Filtering by Category: Gospel of Luke

Faith that Makes Forgiveness Possible

Luke 17:1-2

“The apostles said to the Lord, "Increase our faith!" The Lord replied, "If you had faith the size of a mustard seed, you could say to this mulberry tree, "Be uprooted and planted in the sea,' and it would obey you.” 


Jesus said things that ticked people off. Sometimes we forget that about him...you know, the whole fact that everybody got sick of him, turned on him, and crucified him. Often we, just like people 2,000 years ago, expect (or at least prefer) a far more complacent and underwhelming Christ figure than what is revealed in scripture.  If Jesus isn’t getting under your skin, you might not actually be paying attention to what he’s saying to you.

Such is the case with today’s gospel. Know that it is totally acceptable if your initial reaction at today’s gospel was to scoff or roll your eyes. “The apostles said to the Lord, ‘Increase our faith!’ The Lord replied, ‘If you had faith the size of a mustard seed, you could say to this mulberry tree, ‘Be uprooted and planted in the sea,’ and it would obey you.”

Really? I can talk to trees and they’ll pick up and walk to the sea? All I need is just a little faith? 

That’s troubling, isn’t it. Maybe you have a different track record, but when I talk to trees they just stay there. I have never witnessed something as dramatic and implausible as inanimate objects coming to life and doing what I command them. Even it we sidestep the trap of taking Jesus’ words as literally true, he still posits a radical claim that we probably have not seen proven true in our lives. 

And if I haven’t seen literal or figurative trees uprooted and planted in the sea, than I assume it is because I do not have faith even the size of a tiny mustard seed...which makes me feel as small and unimportant as, well...a mustard seed. 

So, where’s the good news in these first few lines of today’s gospel? 

Let’s start a few lines earlier. After all, if you come across something in scripture that seemed wildly inaccurate or troubling, the best thing to do is look for some context to make sense of what’s going on. 

The disciples’ demand for Jesus to give him more faith comes in response to Jesus’ teaching regarding forgiveness. In the preceding verses Jesus says, “If another disciple sins, you must rebuke the offender, and if there is repentance, you must forgive. And if the same person sins against you seven times a day, and turns back to you seven times and says, ‘I repent,’ you must forgive.” (Luke 17:3-4).

What’s your initial reaction to that teaching? Probably something like, “You really expect me to be able to forgive someone even if they continually make my life a living hell? You’re going to have to give me superhuman spiritual strength to be able to do that!” Or, in other words, “Lord, increase our faith!”

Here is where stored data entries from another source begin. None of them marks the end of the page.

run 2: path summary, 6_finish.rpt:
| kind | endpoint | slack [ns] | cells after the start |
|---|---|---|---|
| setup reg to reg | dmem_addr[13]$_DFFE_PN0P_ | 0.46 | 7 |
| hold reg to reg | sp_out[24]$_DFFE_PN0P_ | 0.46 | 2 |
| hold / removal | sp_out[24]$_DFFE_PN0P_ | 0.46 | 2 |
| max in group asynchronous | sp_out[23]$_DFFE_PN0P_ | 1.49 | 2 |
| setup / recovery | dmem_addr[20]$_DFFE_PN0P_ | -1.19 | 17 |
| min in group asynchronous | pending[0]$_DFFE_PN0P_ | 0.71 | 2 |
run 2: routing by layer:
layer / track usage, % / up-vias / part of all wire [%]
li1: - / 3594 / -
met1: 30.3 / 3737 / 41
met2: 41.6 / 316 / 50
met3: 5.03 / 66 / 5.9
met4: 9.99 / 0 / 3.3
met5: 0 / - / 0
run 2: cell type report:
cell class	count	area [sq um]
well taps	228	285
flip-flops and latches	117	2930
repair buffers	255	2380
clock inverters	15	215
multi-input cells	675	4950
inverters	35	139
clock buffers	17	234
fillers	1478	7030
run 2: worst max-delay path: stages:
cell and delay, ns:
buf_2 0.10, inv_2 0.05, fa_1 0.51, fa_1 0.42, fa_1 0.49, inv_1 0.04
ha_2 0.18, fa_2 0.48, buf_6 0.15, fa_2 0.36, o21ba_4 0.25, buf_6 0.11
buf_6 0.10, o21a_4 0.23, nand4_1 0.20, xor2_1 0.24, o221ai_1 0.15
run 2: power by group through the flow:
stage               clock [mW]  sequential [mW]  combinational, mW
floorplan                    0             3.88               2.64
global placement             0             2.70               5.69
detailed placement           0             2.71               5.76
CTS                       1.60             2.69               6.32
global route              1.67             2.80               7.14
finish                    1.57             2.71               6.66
==> src/rtl/lsu_pkg.sv <==
// Shared types for the load/store unit: FSM states, access sizes,
// the captured request bundle and the byte-enable lookup.
package lsu_pkg;

  typedef enum logic [1:0] {
    IDLE,
    ACC0,
    ACC1,
    RESP
  } state_t;

  localparam logic [1:0] SZ_BYTE = 2'd0;
  localparam logic [1:0] SZ_HALF = 2'd1;
  localparam logic [1:0] SZ_WORD = 2'd2;
  localparam logic [1:0] SZ_RSVD = 2'd3;

  typedef struct packed {
    logic        we;
    logic [1:0]  size;
    logic        uns;
    logic        err;
    logic        split;
    logic [15:0] off;
    logic [31:0] wdata;
  } req_t;

  function automatic logic [3:0] size_be(input logic [1:0] size);
    logic [3:0] be;
    be = 4'b0000;
    case (size)
      SZ_BYTE: be = 4'b0001;
      SZ_HALF: be = 4'b0011;
      SZ_WORD: be = 4'b1111;
      default: be = 4'b0000;
    endcase
    return be;
  endfunction

endpackage

==> src/rtl/lsu_load_align.sv <==
// Load data extraction: shifts the two captured words down to the
// addressed byte, truncates to the access size and extends.
module lsu_load_align
  import lsu_pkg::*;
(
  input  logic [31:0] lo,
  input  logic [31:0] hi,
  input  logic [1:0]  shift,
  input  logic [1:0]  size,
  input  logic        uns,
  output logic [31:0] data
);

  logic [31:0] win;

  assign win = 32'({hi, lo} >> {shift, 3'b000});

  always_comb begin
    data = win;
    unique case (1'b1)
      size == SZ_BYTE: data = {{24{~uns & win[7]}}, win[7:0]};
      size == SZ_HALF: data = {{16{~uns & win[15]}}, win[15:0]};
      default:         data = win;
    endcase
  end

endmodule

==> src/rtl/load_store_unit.sv <==
// Byte/half/word load-store unit with misaligned accesses split
// across two memory words and bounds checking on the data window.
module load_store_unit
  import lsu_pkg::*;
#(
  parameter logic [31:0] DATA_START_ADDRESS = 32'h00000000,
  parameter int          MEM_BYTES          = 65536
) (
  input  logic        clk_i,
  input  logic        rst_i,
  input  logic        req_valid_i,
  output logic        req_ready_o,
  input  logic        req_we_i,
  input  logic [1:0]  req_size_i,
  input  logic        req_unsigned_i,
  input  logic [31:0] req_addr_i,
  input  logic [31:0] req_wdata_i,
  output logic        rsp_valid_o,
  input  logic        rsp_ready_i,
  output logic [31:0] rsp_rdata_o,
  output logic        rsp_err_o,
  output logic [13:0] mem_addr_o,
  output logic [31:0] mem_data_o,
  output logic [3:0]  mem_wr_o,
  input  logic [31:0] mem_data_i
);

  state_t      state;
  state_t      state_n;
  req_t        req_q;
  logic [31:0] lo_q;
  logic [31:0] hi_q;
  logic [13:0] addr_q;
  logic [31:0] data_q;

  logic [31:0] off;
  logic [3:0]  nbytes;
  logic [32:0] last;
  logic        err;
  logic        split;
  logic [7:0]  be;
  logic [63:0] wd;
  logic [31:0] ld;

  assign off    = req_addr_i - DATA_START_ADDRESS;
  assign nbytes = 4'd1 << req_size_i;
  assign last   = {1'b0, off} + {29'b0, nbytes} - 33'd1;
  assign err    = (req_size_i == SZ_RSVD)
               || (last >= 33'(MEM_BYTES));
  assign split  = ({2'b00, off[1:0]} + nbytes) > 4'd4;

  // Lanes [3:0] go to the first word, [7:4] spill into the next one
  assign be = {4'b0000, size_be(req_q.size)} << req_q.off[1:0];
  assign wd = {32'b0, req_q.wdata} << {req_q.off[1:0], 3'b000};

  lsu_load_align u_align (
    .lo    (lo_q),
    .hi    (hi_q),
    .shift (req_q.off[1:0]),
    .size  (req_q.size),
    .uns   (req_q.uns),
    .data  (ld)
  );

  always_comb begin
    state_n     = state;
    req_ready_o = 1'b0;
    rsp_valid_o = 1'b0;
    mem_wr_o    = 4'b0000;
    mem_addr_o  = addr_q;
    mem_data_o  = data_q;
    unique case (state)
      IDLE: begin
        req_ready_o = 1'b1;
        if (req_valid_i) begin
          state_n = err ? RESP : ACC0;
        end
      end
      ACC0: begin
        mem_addr_o = req_q.off[15:2];
        mem_data_o = wd[31:0];
        if (req_q.we) begin
          mem_wr_o = be[3:0];
        end
        state_n = req_q.split ? ACC1 : RESP;
      end
      ACC1: begin
        mem_addr_o = req_q.off[15:2] + 14'd1;
        mem_data_o = wd[63:32];
        if (req_q.we) begin
          mem_wr_o = be[7:4];
        end
        state_n = RESP;
      end
      RESP: begin
        rsp_valid_o = 1'b1;
        if (rsp_ready_i) begin
          state_n = IDLE;
        end
      end
      default: state_n = IDLE;
    endcase
  end

  assign rsp_err_o   = (state == RESP) && req_q.err;
  assign rsp_rdata_o = ((state == RESP) && !req_q.err && !req_q.we)
                     ? ld : 32'h0;

  always_ff @(posedge clk_i or negedge rst_i) begin
    if (!rst_i) begin
      state  <= IDLE;
      req_q  <= '0;
      lo_q   <= '0;
      hi_q   <= '0;
      addr_q <= '0;
      data_q <= '0;
    end else begin
      state <= state_n;
      if (state == IDLE && req_valid_i) begin
        req_q <= '{
          we:    req_we_i,
          size:  req_size_i,
          uns:   req_unsigned_i,
          err:   err,
          split: split,
          off:   off[15:0],
          wdata: req_wdata_i
        };
      end
      if (state == ACC0) begin
        lo_q <= mem_data_i;
      end
      if (state == ACC1) begin
        hi_q <= mem_data_i;
      end
      if (state == ACC0 || state == ACC1) begin
        addr_q <= mem_addr_o;
        data_q <= mem_data_o;
      end
    end
  end

endmodule

==> config.mk <==
export PLATFORM = sky130hd
export DESIGN_NAME = load_store_unit
export DESIGN_NICKNAME = d
export VERILOG_FILES = /design/src/rtl/lsu_pkg.sv /design/src/rtl/lsu_load_align.sv /design/src/rtl/load_store_unit.sv
export SDC_FILE = /design/constraint.sdc
export NUM_CORES = 1
export LEC_CHECK = 0
export ABC_AREA = 1
export BUFFER_PORTS_ARGS = -buffer_cell sky130_fd_sc_hd__buf_4
export CORE_AREA = 2 2 197 199
export CTS_CLUSTER_SIZE = 40
export DETAILED_ROUTE_END_ITERATION = 8
export DIE_AREA = 0 0 199 201
export GPL_TIMING_DRIVEN = 0
export RECOVER_POWER = 100
export SETUP_SLACK_MARGIN = 0.1
export SLEW_MARGIN = 5
export SYNTH_ARGS = -nofsm -noshare
export SYNTH_HDL_FRONTEND = slang
export SYNTH_SLANG_ARGS = --single-unit
==> constraint.sdc <==
create_clock -name clk_i -period 2 [get_ports clk_i]
set_input_delay 0.4 -clock clk_i [delete_from_list [all_inputs] [get_ports clk_i]]
set_output_delay 0.4 -clock clk_i [all_outputs]
set_load 0.01 [all_outputs]
; ---- After elaboration in Yosys (flattened, before gate mapping)
; Cells that the tools add are included.
[totals]
elab_cells = 59
register_bits = 166
in_bits = 104
[op_classes]
bitwise_logic = 3
muxes = 15
order_cmp = 2
n_reduce_logical = 11
eq_ne = 8
n_addsub = 4
n_shift = 4
[ops]
columns = op, n
row1 = 32-bit one-hot mux with 2 select lines, 2
row2 = 32-bit by 5-bit left shift with 64-bit output, 1
row3 = 64-bit by 5-bit right shift with 32-bit output, 1
row4 = 32-bit by 4-bit adder with 33-bit output, 1
row5 = 33-bit by 17-bit >= comparator with 1-bit output (second input constant), 1
row6 = 33-bit by 1-bit subtractor with 33-bit output (second input constant), 1
row7 = 32-bit two-way mux, 1
row8 = 14-bit one-hot mux with 2 select lines, 1
row9 = 14-bit by 1-bit adder with 14-bit output (second input constant), 1
row10 = 4-bit one-hot mux with 3 select lines, 1
row11 = 2-bit equality test (second input constant), 4
row12 = 4-bit two-way mux, 2
row13 = 2-bit one-hot mux with 4 select lines, 1
row14 = 4-bit one-hot mux with 2 select lines, 1
row15 = 4-bit by 2-bit left shift with 8-bit output, 1
row16 = 2-bit two-way mux, 3
row17 = 2-bit by 4-bit adder with 4-bit output, 1
row18 = 2-bit by 1-bit equality test with 1-bit output (second input constant), 2
row19 = 4-bit by 3-bit greater-than comparator with 1-bit output (second input constant), 1
row20 = 1-bit logical AND, 4
row21 = 2-bit zero test, 2
row22 = 2-bit inequality test (second input constant), 2
row23 = 1-bit by 2-bit left shift with 4-bit output (first input constant), 1
row24 = 1-bit two-way mux, 3
row25 = 5 further kinds, 8

; ---- Logic depth before layout (Yosys ltp)
; Gate-level depths: netlist of the first run.
[logic_depth]
word_depth = 8
ltp_mapped = 24
ltp_nobuf = 24

; ---- Cells and area by module
; From an unflattened synthesis of the first run, not the netlist that was laid out.
[unflattened]
hier_cells = 1803
hier_area_um2 = 11731.3
[by_module_without_submodules]
columns = mod, cells_each, seq_area_each_um2, area_per_inst_um2, n_inst
row1 = load_store_unit, 1563, 4154.0, 10593.9, 1
row2 = lsu_load_align, 240, 0.0, 1137.3, 1

; ---- Least setup slack after synthesis of the first run
; OpenSTA, ideal clock, no wires.
[synth_path]
path_kind = input to register
startpoint = in req_size_i[0]
endpoint = reg state[1]
required_time_ns = 1.883
stages = 24
t_arrival_ns = 2.566
slack_ns = -0.683
cell_sequence = inv_1 -> nor2_1 -> inv_1 -> ha_1 -> inv_1 -> ha_1 -> inv_1 -> fa_1 -> inv_1 -> nand3_1 -> nand3_1 -> nand3_1 -> nand2_1 -> nand2_1 -> nand2_1 -> nand2_1 -> nand2_1 -> nand3_1 -> nor2_2 -> nand2_1 -> nor2_1 -> nand3_1 -> nand2_1 -> nand2_1
[synth_via]
elab_chain_cells = 8
[synth_lines]
columns = element, line
row1 = "start, declared", load_store_unit.sv:14  ; input logic [1:0] req_size_i,
row2 = 1-bit by 2-bit left shift with 4-bit output, load_store_unit.sv:46  ; assign nbytes = 4'd1 << req_size_i;
row3 = 32-bit by 4-bit adder with 33-bit output, load_store_unit.sv:47  ; assign last = {1'b0, off} + {29'b0, nbytes} - 33'd1;
row4 = 33-bit by 1-bit subtractor with 33-bit output, load_store_unit.sv:47
row5 = 33-bit by 17-bit >= comparator with 1-bit output, load_store_unit.sv:49  ; || (last >= 33'(MEM_BYTES));
row6 = 1-bit logical OR *, load_store_unit.sv:49
row7 = 2-bit two-way mux *, load_store_unit.sv:76  ; state_n = err ? RESP : ACC0;
row8 = 2-bit two-way mux *, load_store_unit.sv:75  ; if (req_valid_i) begin
row9 = 2-bit one-hot mux with 4 select lines *, load_store_unit.sv:72  ; unique case (state)
row10 = "end signal, assigned", load_store_unit.sv:118  ; state <= state_n;
row11 = "end, declared", load_store_unit.sv:28  ; state_t state;
; Mark *: on every way between the ends. The rest lies on a longest branch, timed or not. The select of a mux whose other input is x is not followed.
; A chain may end at the register's enable or synchronous reset.

; ---- Worst setup path in the final report of the first run
[layout_path]
startpoint = reg req_q[35] (netlist name)
endpoint = out mem_addr_o[10]
[layout_via]
elab_chain_cells = 2
[layout_lines]
columns = element, line
row1 = "start, declared", load_store_unit.sv:30  ; req_t req_q;
row2 = "start signal, assigned", load_store_unit.sv:120  ; req_q <= '{
row3 = 14-bit by 1-bit adder with 14-bit output, load_store_unit.sv:88  ; mem_addr_o = req_q.off[15:2] + 14'd1;
row4 = 14-bit one-hot mux with 2 select lines, load_store_unit.sv:72
row5 = "end, declared", load_store_unit.sv:22  ; output logic [13:0] mem_addr_o,
; Every way passes these cells.

==> results of run 1 <==
-- worst min-delay path, cell delays in order --
cell     delay (ns)
buf_4          0.08
nand2_1        0.04
nand2_1        0.05
-- layout make-up --
type	instances	area, um^2	share of cell area
buffer	66	684	0.0387
sequential	158	3960	0.224
timing repair buffer	328	3090	0.175
multi-input combinational	1218	7690	0.435
clock buffer	17	425	0.0241
clock inverter	15	176	0.00998
tap	518	648	0.0367
inverter	241	1010	0.0571
-- repair_timing --
| item | in CTS | in global routing |
|---|---|---|
| pin swaps | 88 | 63 |
| setup buffers | 113 | 30 |
| resized for setup | 510 | 201 |
| setup endpoints to repair | 193 | 131 |
| gates cloned | 9 | 0 |
| hold buffers | 1 | 0 |
| hold endpoints to repair | 58 | 0 |
-- cell usage after synthesis --
cell type and instances:
a211oi_1 1, a21oi_1 114, a21oi_2 3, a221oi_1 8, a22oi_1 2, a311oi_1 1, a31oi_1 16, and2_1 1
and3_2 1, buf_1 9, buf_2 7, buf_4 2, clkbuf_1 50, clkinv_1 4, dfrtp_1 158, fa_1 2
ha_1 47, inv_1 229, inv_2 8, mux2i_1 2, nand2_1 531, nand2_2 16, nand3_1 56, nand3_2 2
nand3b_1 6, nand4_1 9, nor2_1 115, nor2_2 15, nor2_4 7, nor3_1 5, nor3_2 6, nor4_1 1
nor4_2 1, nor4_4 1, o2111ai_1 1, o211ai_1 29, o21ai_0 199, o21ai_1 3, o21bai_1 2, o221ai_1 3
o22ai_1 2, o311ai_0 8, or2_0 1, xor2_1 1
-- state kept, by name, summed over array words and instances (netlist names) --
register and cells:
req_q 54, hi_q 24, lo_q 32, state 2
data_q 32, addr_q 14
-- per-layer routing --
metal  GRT usage  wire length, um  up-vias
met3      0.0413             3690      147
li1            -                -     6150
met5           0               12        -
met4       0.117             2550        2
met2       0.384            22300      625
met1       0.299            19800     6250
-- power by group --
part	internal, W	switching, W	total [W]
Combinational	0.00895	0.0123	0.0213
Clock	0.00189	0.00153	0.00342
Sequential	0.00470	0.00114	0.00585
-- how the worst max path moves through the flow --
stage / endpoint / from / slack (ns) / cells past startpoint
6_report: mem_addr_o[10] / req_q[35]$_DFFE_PN0P_ / -0.85 / 15
5_1_grt: mem_addr_o[10] / req_q[35]$_DFFE_PN0P_ / -0.93 / 15
3_5_place_dp: state[1]$_DFFE_PN0P_ / req_size_i[1] / -1.01 / 24
3_3_place_gp: state[1]$_DFFE_PN0P_ / req_size_i[0] / -1.0 / 25
2_1_floorplan: state[1]$_DFFE_PN0P_ / req_size_i[0] / -0.50 / 24
4_1_cts: mem_addr_o[12] / req_q[35]$_DFFE_PN0P_ / -0.84 / 14
-- cell families (layout without fill, tap and decap cells) --
group,count (synthesis),count (layout),share of synthesized area
flops,158,158,0.353
compound gates,392,392,0.193
buf+inv,309,667,0.105
fa+ha+maj,49,49,0.0561
xor+xnor,1,1,0.000783
simple gates,774,774,0.290
mux,2,2,0.00179
-- cell usage in the layout (no fill, tap or decap), drive strengths merged --
cell,synthesis,final
nand2,547,547
buf,18,342
inv,237,244
o21ai,202,202
dfrtp,158,158
nor2,137,137
a21oi,117,117
clkbuf,50,68
nand3,58,58
ha,47,47
o211ai,29,29
a31oi,16,16
nor3,11,11
nand4,9,9
a221oi,8,8
clkinv,4,8
o311ai,8,8
nand3b,6,6
o221ai,3,3
nor4,3,3
o22ai,2,2
mux2i,2,2
a22oi,2,2
o21bai,2,2
clkinvlp,0,2
bufinv,0,2
fa,2,2
and3,1,1
a311oi,1,1
o2111ai,1,1
a211oi,1,1
or2,1,1
and2,1,1
xor2,1,1
dlygate4sd3,0,1
-- metrics by stage --
| step | hold slack [ns] | cells |
|---|---|---|
| 6_report | 0.149 | 2561 |
| 5_1_grt | 0.139 | 2561 |
| 4_1_cts | 0.144 | 2545 |
| 3_5_place_dp | 0.366 | 2392 |
| 3_3_place_gp | 0.456 | 2391 |
| 2_1_floorplan | 0.104 | 1685 |
==> results.cfg, run 1 <==
[worst_hold_path]
min_to = req_q[25]$_DFFE_PN0P_
holdPathStages = 3
hp-class = in2reg
hp-start = req_wdata_i[25]

[clock_network]
cts.sinks = 158
clockBufferDepth = 2
clk_pin_slew_worst_paths_ns = 0.07
cts_htree_levels = 4
cts_tree = yes
numCtsBuffers = 17
root_buffer = clkbuf_16
clk_latency_ns = 0.44

[worst_setup_path]
path_delay_family = simple AND/OR/NAND/NOR gates
critical_path_arrival_ns = 2.45
critPathMaxFanout = 2
reg2reg_depth = 7
crit_path_start_kind = register
slowest_stage = dfrtp_1
crit_buf_inv = 4
worstReg2RegStart = state[0]$_DFFE_PN0P_
cpPeakStageDelay_ns = 0.36
critPathKind = reg2out
worstPathCellList = buf_6 -> ha_4 -> nand2_4 -> nor2_4 -> inv_2 -> nor2_2 -> and3_4 -> nand2_4 -> nor2_4 -> buf_6 -> nand2_1 -> nand2_1 -> nand3_1 -> o211ai_1 -> buf_4
crit_required_ns = 1.60
endpoint_kind = primary output
rrSetupSlack_ns = -0.08
r2r-end = req_q[30]$_DFFE_PN0P_

[grt]
grt_pass1_vias = 13100
overflow = 0
grt_max_degree = 101
antenna_found_initial = 3
grt_pass1_wl_um = 72200
grtUsageTotal = 0.236

[synthesis]
syn_inst = 1685
synth-seq-cells = 158
synth_top_cells_by_area = dfrtp_1 (35%), nand2_1 (18%), o21ai_0 (8.9%)
yosysSeqAreaShare = 0.353
netlist.area_leader.share = 0.353
netlist_area_mm2 = 0.0112
syn-num-nets = 1838
yosys_warnings = 0
yosysUniqueCellTypes = 44
avgSynthCellArea_um2 = 6.64
synth_top_area_cell = dfrtp_1

[cells_and_area]
fin_util = 0.464
finish.net_count = 2183
area_growth_pct = 57.9
diodes = 0
fillers = 3712
drive_above_1_share = 0.356
fin_area_mm2 = 0.0177

[floorplan]
die_area_mm2 = 0.0400
io_pins = 189
die_x_um = 199
die_h_um = 201
start_util = 0.294
fp.coreArea_mm2 = 0.0381
rows = 72

[place]
io_buffer_count = 188
gp_congestion = 0.956
postPlaceCellArea_mm2 = 0.0135
post-dp-hpwl_um = 33800
dp_slack_ns = -1.01

[route]
drt-pass1-iter-count = 6
vias_per_cell = 5.14
antenna_left = 0
drcViolationCount = 0
wl_um = 48400
avgRoutedWirePerCell_um = 18.9
drtIter0Drc = 1142
vias = 13200

[timing]
layout_setup_ws_ns = -0.848
fin_tns_setup_ns = -59.34
finalMaxSlewViolations = 0
tightest_slew_ns = 0.911
hold_viol = 0
final.period_utilization = 1.42
rsz0062_at_grt = true
slew_headroom = 0.393
skew_ns = 0.0127
fmax_mhz = 351
finalCriticalPeriod_ns = 2.85
setup_viol = 101

[power_and_ir_drop]
total_power_w = 0.0305
p_leak_nw = 8.49
ir_worst_vdd_mv = 0.840
p_per_area_mw_per_mm2 = 1730

[run_status]
violations = negative setup slack
status = complete, but fails checks

[job]
cap_violations = 0
(Power assumes the default switching activity.)
==> inputs of run 2 (changes only) <==
==> constraint.sdc (replaced) <==
create_clock -name clk_i -period 2 [get_ports clk_i]
set_input_delay 0.4 -clock clk_i [delete_from_list [all_inputs] [get_ports clk_i]]
set_output_delay 0.4 -clock clk_i [all_outputs]
set_load 0.005 [all_outputs]
==> run 2 against run 1 <==
Register-to-register slack worse by 0.54 ns. Sequential power is essentially flat. Critical path type unchanged. Largest cell class unchanged. Clock power increased by 5%. Fmax shrank 1.2%. Total power rose by 0.14%. Final cell count up 0.39%. Wire length grew 2.6%. Critical path depth down 4. The run still ends with negative setup slack left. Clock skew is 0.0046 ns higher. Sequential share of layout area down 0.086 points. Global-route usage fell by 0.38 points. Largest power group unchanged. Via count rose by 1.1%.
==> results.cfg, run 2 (synthesized netlist as in run 1, its figures left out) <==
[cells_and_area]
fin_util = 0.466
layout_common_cells = nand2_1 (488), buf_4 (232), inv_1 (207), dfrtp_1 (153), o21ai_0 (117)
fin_area_mm2 = 0.0178
area_growth_pct = 58.7
drive_above_1_share = 0.368
largest_reg_flops = 54
top_register = req_q
finish.net_count = 2192
top_regs = req_q: 54 flops, data_q: 32 flops, lo_q: 32 flops
layout_commonest_cell = nand2_1
stdcell_count = 2571

[timing]
finalCriticalPeriod_ns = 2.88
slew_headroom = 0.103
tightest_slew_ns = 1.34
skew_ns = 0.0173
layout_setup_ws_ns = -0.883
setup_viol = 152
finalMaxSlewViolations = 0
final.period_utilization = 1.44
rsz0062_at_grt = true
fmax_mhz = 347
hold_viol = 0

[worst_setup_path]
crit_required_ns = 1.60
cp_common_cell = buf_6
crit_path_start_kind = register
reg2reg_depth = 21
cpPeakStageDelay_ns = 0.39
endpoint_kind = primary output
crit_start = state[0]$_DFFE_PN0P_
critPathKind = reg2out
critPathMaxFanout = 7
critical_path_arrival_ns = 2.48
slowest_stage = dfrtp_2
worstReg2RegStart = req_q[35]$_DFFE_PN0P_
worstPathCellList = buf_6 -> buf_6 -> ha_1 -> clkbuf_1 -> nand2_8 -> inv_8 -> buf_12 -> buf_6 -> o2111ai_2 -> inv_2 -> buf_6

[worst_hold_path]
hp-class = in2reg
holdPathStages = 3
hp-start = req_wdata_i[9]

[place]
postPlaceCellArea_mm2 = 0.0134
io_buffer_count = 188
post-dp-hpwl_um = 33800
gp_congestion = 0.949
place_inst = 2392
dp_slack_ns = -1.09

[grt]
grtUsageTotal = 0.232
overflow = 0
antenna_found_initial = 2
grt_pass1_vias = 12800
grt_max_degree = 87
grt_pass1_wl_um = 71000

[clock_network]
numCtsBuffers = 17
clk_pin_slew_worst_paths_ns = 0.08
cts_htree_levels = 4
clk_latency_ns = 0.45
cts.sinks = 158
cts_tree = yes
root_buffer = clkbuf_16
clockBufferDepth = 2

[power_and_ir_drop]
total_power_w = 0.0306
p_per_area_mw_per_mm2 = 1720
ir_worst_vdd_mv = 1.08
p_leak_nw = 8.50

[floorplan]
start_util = 0.294
die_area_mm2 = 0.0400
die_h_um = 201
fp.coreArea_mm2 = 0.0381
die_x_um = 199
rows = 72
io_pins = 189

[route]
antenna_left = 0
drtIter0Drc = 1082
vias = 13300
wl_um = 49600
vias_per_cell = 5.18
drt-pass1-iter-count = 7
drcViolationCount = 0
avgRoutedWirePerCell_um = 19.3

[run_status]
violations = negative setup slack
status = complete, but fails checks

[job]
cap_violations = 0
## run 2: final timing paths
check | endpoint | slack, ns
max | mem_wr_o[3] | -0.88
min | req_q[9]$_DFFE_PN0P_ | 0.15
max reg2reg | addr_q[12]$_DFFE_PN0N_ | -0.62
min reg2reg | hi_q[20]$_DFFE_PN0P_ | 0.48
max in group asynchronous | req_q[32]$_DFFE_PN0P_ | 0.22
min in group asynchronous | lo_q[5]$_DFFE_PN0P_ | 0.79
## run 2: worst max-delay path: cells and delay by family (launching register included)
kind	cells	cell delay [ns]
buffers and inverters	8	1.18
adders and majority gates	1	0.22
AOI/OAI and AO/OA	1	0.12
DFF	1	0.39
and+or+nand+nor	1	0.12
## run 2: metal layers
| layer | wire, um | vias up | global-route usage |
|---|---|---|---|
| met5 | 12 | - | 0 |
| met4 | 2830 | 2 | 0.121 |
| met3 | 3990 | 202 | 0.0418 |
| met2 | 22700 | 662 | 0.378 |
| met1 | 20000 | 6295 | 0.291 |
| li1 | - | 6157 | - |
## run 2: area by class of cell
type	instances	area, um^2
clock inverters	12	173
flip-flops and latches	158	3960
fillers	3696	20300
diodes	1	2.50
repair buffers	340	3060
plain buffers	63	646
multi-input cells	1218	7820
well taps	518	648
clock buffers	20	467
inverters	241	983
## run 2: power breakdown
part	internal, W	total (W)	leakage [nW]	switching [W]
sequential	0.00471	0.00585	1.97	0.00114
combinational	0.00875	0.0211	6.23	0.0124
clock	0.00210	0.00358	0.312	0.00148
total	0.0156	0.0306	8.50	0.0150
## run 2: timing repair
item	CTS	global route
gates cloned	7	2
endpoints found under the setup margin	207	134
hold buffers	1	0
pin swaps	87	65
gates resized for setup	566	197
hold endpoints to repair	6	0
setup buffers	107	48
## run 2: per-stage QoR
step	setup TNS, ns	hold WS (ns)
floorplan	-0.980	0.104
global placement	-123.59	0.456
detailed placement	-58.36	0.454
CTS	-49.24	0.140
global route	-85.92	0.150
finish	-70.65	0.148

Jesus’ reply is that superhuman spiritual strength is not a requirement for forgiveness. All that is required is the tiniest faith that God has first forgiven us. If we believe, even in the slightest way, that we are forgiven by God for no other reason than that God loves us, then we have an unlimited supply of forgiving words and actions to share with others. 

True forgiveness of another person is impossible without faith and trust that forgiveness is what makes the spiritual world go round. God’s love and forgiveness deserve a place on the periodic table of elements because they are the atomic building blocks of our lives. 

The great news is that you don’t have to wait until you feel like your faith is stronger than ever before you extend forgiveness with others. You can forgive even if you have the slightest inkling that the whole idea of God’s forgiveness and love is actually true. In fact, it is in the sharing of love and forgiveness that your faith grows; which takes all the air out of the idea that forgiving and loving others requires an impressive or gargantuan faith. 

If you are someone who has not realized or embraced God’s forgiveness, there are a few ways to dip your toes in that water. You’ve done one already. You have joined with other sinner-saints to confess your sins and hear the promise of God’s forgiveness. Later, as we celebrate the Eucharist, you can take time to savor the sight, smell, taste, and texture of God’s forgiveness in the bread and wine. Back home, in your daily life, you can read the pages of scripture and be reminded of God’s love and forgiveness. You can pray for an awareness of your forgiveness. You can trust that others are praying for the same thing for themselves and for you. And you can pay attention to the world in which you live. Really notice the trees, grass, leaves; the laughter of children, the taste of good food...take it all in and recognize that they are all gifts given to you by a good and gracious God who delights in you.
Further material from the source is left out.